As Victor Davis Hanson suggests, perhaps the delegates at a global conference (like Durbin II) should consider setting an agenda on how best to deal with the issue of compensating refugees expelled from their ancestral homes since that seems to be a hot item in the Israel-Palestinian debate. Perhaps Israel could learn from the vast experiences of the collective assembly of distinguished delegates. After all, they have much more experience than Israel in the matter. In the wake of World War II, millions of Germans were forcibly expelled from their homes in East Prussia by the Poles and the Czechs expelled their German citizens from the Sudetenland as well. In addition, millions of Muslims fled India for Pakistan following the bloody riots of 1947 and India not only stripped them of their citizenship, but barred them in its constitution from ever returning to India. Furthermore, between 1948 and 1953, almost a million Jews were expelled from their ancestral homes in Iraq, Iran, Syria and Egypt and had their property confiscated, and in the wake of the Communist takeover of Vietnam, millions of South Vietnamese fled to the U.S. and other Asian countries, so there is a wealth of valuable precedents out there for Israel to follow if and when the issue of compensating Palestinians for property they lost after 1948 is placed on the table.

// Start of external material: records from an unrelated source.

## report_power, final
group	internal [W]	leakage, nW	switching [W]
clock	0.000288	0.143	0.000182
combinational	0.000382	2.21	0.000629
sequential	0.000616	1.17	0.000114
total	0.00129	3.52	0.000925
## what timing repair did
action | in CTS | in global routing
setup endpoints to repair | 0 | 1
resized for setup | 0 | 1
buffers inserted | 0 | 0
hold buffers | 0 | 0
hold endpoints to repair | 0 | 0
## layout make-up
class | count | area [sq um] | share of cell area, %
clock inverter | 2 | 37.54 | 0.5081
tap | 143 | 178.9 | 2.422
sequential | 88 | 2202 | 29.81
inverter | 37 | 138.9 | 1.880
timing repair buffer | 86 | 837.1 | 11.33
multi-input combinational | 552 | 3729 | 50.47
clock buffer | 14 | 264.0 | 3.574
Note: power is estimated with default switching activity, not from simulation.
### src/rtl/chnl_rx_driver_if.sv
// Channel-side bundle between the RX driver and a RIFFA user channel module,
// plus the command port used to launch transfers.
interface chnl_rx_driver_if #(
    parameter int C_PCI_DATA_WIDTH = 128
);
    logic                        CMD_VALID;
    logic                        CMD_READY;
    logic [31:0]                 CMD_LEN;
    logic [30:0]                 CMD_OFF;
    logic                        CMD_LAST;
    logic [31:0]                 CMD_SEED;
    logic                        CHNL_RX;
    logic                        CHNL_RX_ACK;
    logic                        CHNL_RX_LAST;
    logic [31:0]                 CHNL_RX_LEN;
    logic [30:0]                 CHNL_RX_OFF;
    logic [C_PCI_DATA_WIDTH-1:0] CHNL_RX_DATA;
    logic                        CHNL_RX_DATA_VALID;
    logic                        CHNL_RX_DATA_REN;
    logic                        DONE;
    logic                        TIMEOUT;

    modport master (
        input  CMD_VALID, CMD_LEN, CMD_OFF, CMD_LAST, CMD_SEED,
        input  CHNL_RX_ACK, CHNL_RX_DATA_REN,
        output CMD_READY, CHNL_RX, CHNL_RX_LAST, CHNL_RX_LEN, CHNL_RX_OFF,
        output CHNL_RX_DATA, CHNL_RX_DATA_VALID, DONE, TIMEOUT
    );

    modport slave (
        output CMD_VALID, CMD_LEN, CMD_OFF, CMD_LAST, CMD_SEED,
        output CHNL_RX_ACK, CHNL_RX_DATA_REN,
        input  CMD_READY, CHNL_RX, CHNL_RX_LAST, CHNL_RX_LEN, CHNL_RX_OFF,
        input  CHNL_RX_DATA, CHNL_RX_DATA_VALID, DONE, TIMEOUT
    );
endinterface

### src/rtl/chnl_rx_driver.sv
// Stand-in for the RIFFA endpoint on one RX channel: requests a transaction,
// waits for ACK, then streams an incrementing word pattern under REN control.
module chnl_rx_driver #(
    parameter int C_PCI_DATA_WIDTH = 128,
    parameter int C_ACK_TIMEOUT    = 1024
) (
    input  logic              CLK,
    input  logic              RST_N,
    chnl_rx_driver_if.master  bus
);
    localparam int N     = C_PCI_DATA_WIDTH / 32;
    localparam int SHIFT = (N == 4) ? 2 : ((N == 2) ? 1 : 0);

    typedef enum logic [1:0] {
        S_IDLE = 2'd0,
        S_REQ  = 2'd1,
        S_XFER = 2'd2,
        S_FIN  = 2'd3
    } state_t;

    state_t                      r_state;
    logic                        r_cmd_ready;
    logic                        r_rx;
    logic                        r_last;
    logic [31:0]                 r_len;
    logic [30:0]                 r_off;
    logic [C_PCI_DATA_WIDTH-1:0] r_data;
    logic                        r_valid;
    logic                        r_done;
    logic                        r_timeout;
    logic [31:0]                 r_beats_left;
    logic [31:0]                 r_base;
    logic [2:0]                  r_last_lanes;
    logic [31:0]                 r_tmo_cnt;

    logic [32:0]                 w_sum;
    logic [31:0]                 w_beats;
    logic [1:0]                  w_rem;
    logic [2:0]                  w_last_lanes;

    // Lanes at or beyond nvalid are forced to zero (short final beat).
    function automatic logic [C_PCI_DATA_WIDTH-1:0] make_beat(
        input logic [31:0] base,
        input logic [2:0]  nvalid
    );
        logic [C_PCI_DATA_WIDTH-1:0] beat;
        beat = '0;
        for (int i = 0; i < N; i++) begin
            if (3'(i) < nvalid) begin
                beat[32*i +: 32] = base + 32'(i);
            end else begin
                beat[32*i +: 32] = 32'd0;
            end
        end
        return beat;
    endfunction

    // Beat count and final-beat lane count from the incoming command length.
    always_comb begin
        w_sum   = {1'b0, bus.CMD_LEN} + 33'(N - 1);
        w_beats = 32'(w_sum >> SHIFT);
        w_rem   = bus.CMD_LEN[1:0] & 2'(N - 1);
        if (w_rem == 2'd0) begin
            w_last_lanes = 3'(N);
        end else begin
            w_last_lanes = {1'b0, w_rem};
        end
    end

    // Main FSM; every output is a register updated alongside the state.
    always_ff @(posedge CLK or negedge RST_N) begin
        if (!RST_N) begin
            r_state      <= S_IDLE;
            r_cmd_ready  <= 1'b1;
            r_rx         <= 1'b0;
            r_last       <= 1'b0;
            r_len        <= 32'd0;
            r_off        <= 31'd0;
            r_data       <= '0;
            r_valid      <= 1'b0;
            r_done       <= 1'b0;
            r_timeout    <= 1'b0;
            r_beats_left <= 32'd0;
            r_base       <= 32'd0;
            r_last_lanes <= 3'd0;
            r_tmo_cnt    <= 32'd0;
        end else begin
            r_done    <= 1'b0;
            r_timeout <= 1'b0;
            case (r_state)
                S_IDLE: begin
                    if (bus.CMD_VALID) begin
                        r_len        <= bus.CMD_LEN;
                        r_off        <= bus.CMD_OFF;
                        r_last       <= bus.CMD_LAST;
                        r_base       <= bus.CMD_SEED;
                        r_beats_left <= w_beats;
                        r_last_lanes <= w_last_lanes;
                        r_tmo_cnt    <= 32'd0;
                        r_cmd_ready  <= 1'b0;
                        r_rx         <= 1'b1;
                        r_state      <= S_REQ;
                    end
                end
                S_REQ: begin
                    if (bus.CHNL_RX_ACK) begin
                        if (r_beats_left != 32'd0) begin
                            r_valid <= 1'b1;
                            r_data  <= make_beat(r_base, (r_beats_left == 32'd1) ? r_last_lanes : 3'(N));
                            r_base  <= r_base + 32'(N);
                            r_state <= S_XFER;
                        end else begin
                            r_rx    <= 1'b0;
                            r_done  <= 1'b1;
                            r_state <= S_FIN;
                        end
                    end else if ((C_ACK_TIMEOUT != 0) && (r_tmo_cnt == 32'(C_ACK_TIMEOUT - 1))) begin
                        r_rx        <= 1'b0;
                        r_timeout   <= 1'b1;
                        r_cmd_ready <= 1'b1;
                        r_state     <= S_IDLE;
                    end else begin
                        r_tmo_cnt <= r_tmo_cnt + 32'd1;
                    end
                end
                S_XFER: begin
                    if (r_valid && bus.CHNL_RX_DATA_REN) begin
                        if (r_beats_left == 32'd1) begin
                            r_rx    <= 1'b0;
                            r_valid <= 1'b0;
                            r_data  <= '0;
                            r_done  <= 1'b1;
                            r_state <= S_FIN;
                        end else begin
                            r_beats_left <= r_beats_left - 32'd1;
                            r_data       <= make_beat(r_base, (r_beats_left == 32'd2) ? r_last_lanes : 3'(N));
                            r_base       <= r_base + 32'(N);
                        end
                    end
                end
                S_FIN: begin
                    r_cmd_ready <= 1'b1;
                    r_state     <= S_IDLE;
                end
                default: begin
                    r_rx        <= 1'b0;
                    r_valid     <= 1'b0;
                    r_cmd_ready <= 1'b1;
                    r_state     <= S_IDLE;
                end
            endcase
        end
    end

    assign bus.CMD_READY          = r_cmd_ready;
    assign bus.CHNL_RX            = r_rx;
    assign bus.CHNL_RX_LAST       = r_last;
    assign bus.CHNL_RX_LEN        = r_len;
    assign bus.CHNL_RX_OFF        = r_off;
    assign bus.CHNL_RX_DATA       = r_data;
    assign bus.CHNL_RX_DATA_VALID = r_valid;
    assign bus.DONE               = r_done;
    assign bus.TIMEOUT            = r_timeout;
endmodule

### src/flat_wrapper.sv
// flat-port wrapper written by rule: the top's interface ports become plain ports
module chnl_rx_driver_flat 
#(
    parameter int C_PCI_DATA_WIDTH = 128,
    parameter int C_ACK_TIMEOUT    = 1024
)
  (CLK, RST_N, bus_CMD_VALID, bus_CMD_LEN, bus_CMD_OFF, bus_CMD_LAST, bus_CMD_SEED, bus_CHNL_RX_ACK, bus_CHNL_RX_DATA_REN, bus_CMD_READY, bus_CHNL_RX, bus_CHNL_RX_LAST, bus_CHNL_RX_LEN, bus_CHNL_RX_OFF, bus_CHNL_RX_DATA, bus_CHNL_RX_DATA_VALID, bus_DONE, bus_TIMEOUT);
  chnl_rx_driver_if #(.C_PCI_DATA_WIDTH(C_PCI_DATA_WIDTH)) bus_i ();
  input  logic CLK;
  input  logic RST_N;
  input wire logic [$bits(bus_i.CMD_VALID)-1:0] bus_CMD_VALID;
  input wire logic [$bits(bus_i.CMD_LEN)-1:0] bus_CMD_LEN;
  input wire logic [$bits(bus_i.CMD_OFF)-1:0] bus_CMD_OFF;
  input wire logic [$bits(bus_i.CMD_LAST)-1:0] bus_CMD_LAST;
  input wire logic [$bits(bus_i.CMD_SEED)-1:0] bus_CMD_SEED;
  input wire logic [$bits(bus_i.CHNL_RX_ACK)-1:0] bus_CHNL_RX_ACK;
  input wire logic [$bits(bus_i.CHNL_RX_DATA_REN)-1:0] bus_CHNL_RX_DATA_REN;
  output wire logic [$bits(bus_i.CMD_READY)-1:0] bus_CMD_READY;
  output wire logic [$bits(bus_i.CHNL_RX)-1:0] bus_CHNL_RX;
  output wire logic [$bits(bus_i.CHNL_RX_LAST)-1:0] bus_CHNL_RX_LAST;
  output wire logic [$bits(bus_i.CHNL_RX_LEN)-1:0] bus_CHNL_RX_LEN;
  output wire logic [$bits(bus_i.CHNL_RX_OFF)-1:0] bus_CHNL_RX_OFF;
  output wire logic [$bits(bus_i.CHNL_RX_DATA)-1:0] bus_CHNL_RX_DATA;
  output wire logic [$bits(bus_i.CHNL_RX_DATA_VALID)-1:0] bus_CHNL_RX_DATA_VALID;
  output wire logic [$bits(bus_i.DONE)-1:0] bus_DONE;
  output wire logic [$bits(bus_i.TIMEOUT)-1:0] bus_TIMEOUT;
  assign bus_i.CMD_VALID = bus_CMD_VALID;
  assign bus_i.CMD_LEN = bus_CMD_LEN;
  assign bus_i.CMD_OFF = bus_CMD_OFF;
  assign bus_i.CMD_LAST = bus_CMD_LAST;
  assign bus_i.CMD_SEED = bus_CMD_SEED;
  assign bus_i.CHNL_RX_ACK = bus_CHNL_RX_ACK;
  assign bus_i.CHNL_RX_DATA_REN = bus_CHNL_RX_DATA_REN;
  assign bus_CMD_READY = bus_i.CMD_READY;
  assign bus_CHNL_RX = bus_i.CHNL_RX;
  assign bus_CHNL_RX_LAST = bus_i.CHNL_RX_LAST;
  assign bus_CHNL_RX_LEN = bus_i.CHNL_RX_LEN;
  assign bus_CHNL_RX_OFF = bus_i.CHNL_RX_OFF;
  assign bus_CHNL_RX_DATA = bus_i.CHNL_RX_DATA;
  assign bus_CHNL_RX_DATA_VALID = bus_i.CHNL_RX_DATA_VALID;
  assign bus_DONE = bus_i.DONE;
  assign bus_TIMEOUT = bus_i.TIMEOUT;
  chnl_rx_driver #(.C_PCI_DATA_WIDTH(C_PCI_DATA_WIDTH), .C_ACK_TIMEOUT(C_ACK_TIMEOUT)) u_core (.CLK(CLK), .RST_N(RST_N), .bus(bus_i));
endmodule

And perhaps before forcing Israel to return the Golan Heights, Gaza and the West Bank to the Palestinians, Durban II delegates could create a model for returning lands to nations that they themselves defeated in war. They could begin with a large slice of historic Germany that is now part of Poland, or the Russian occupation of the Kurile Islands (in northern Japan), or half of Cyprus that the Greeks lost in 1974 after the Turkish invasion. Or, perhaps they could begin with the Western Sahara which was annexed by Morocco, or the 15% of Azerbaijan that has been controlled by Armenia since 1994 not to mention all of Tibet that has been under Chinese occupation since 1950-1. Taking all this into account, the Durbin II delegates have more than enough collective experience to advise Israel on how best to deal with such territories.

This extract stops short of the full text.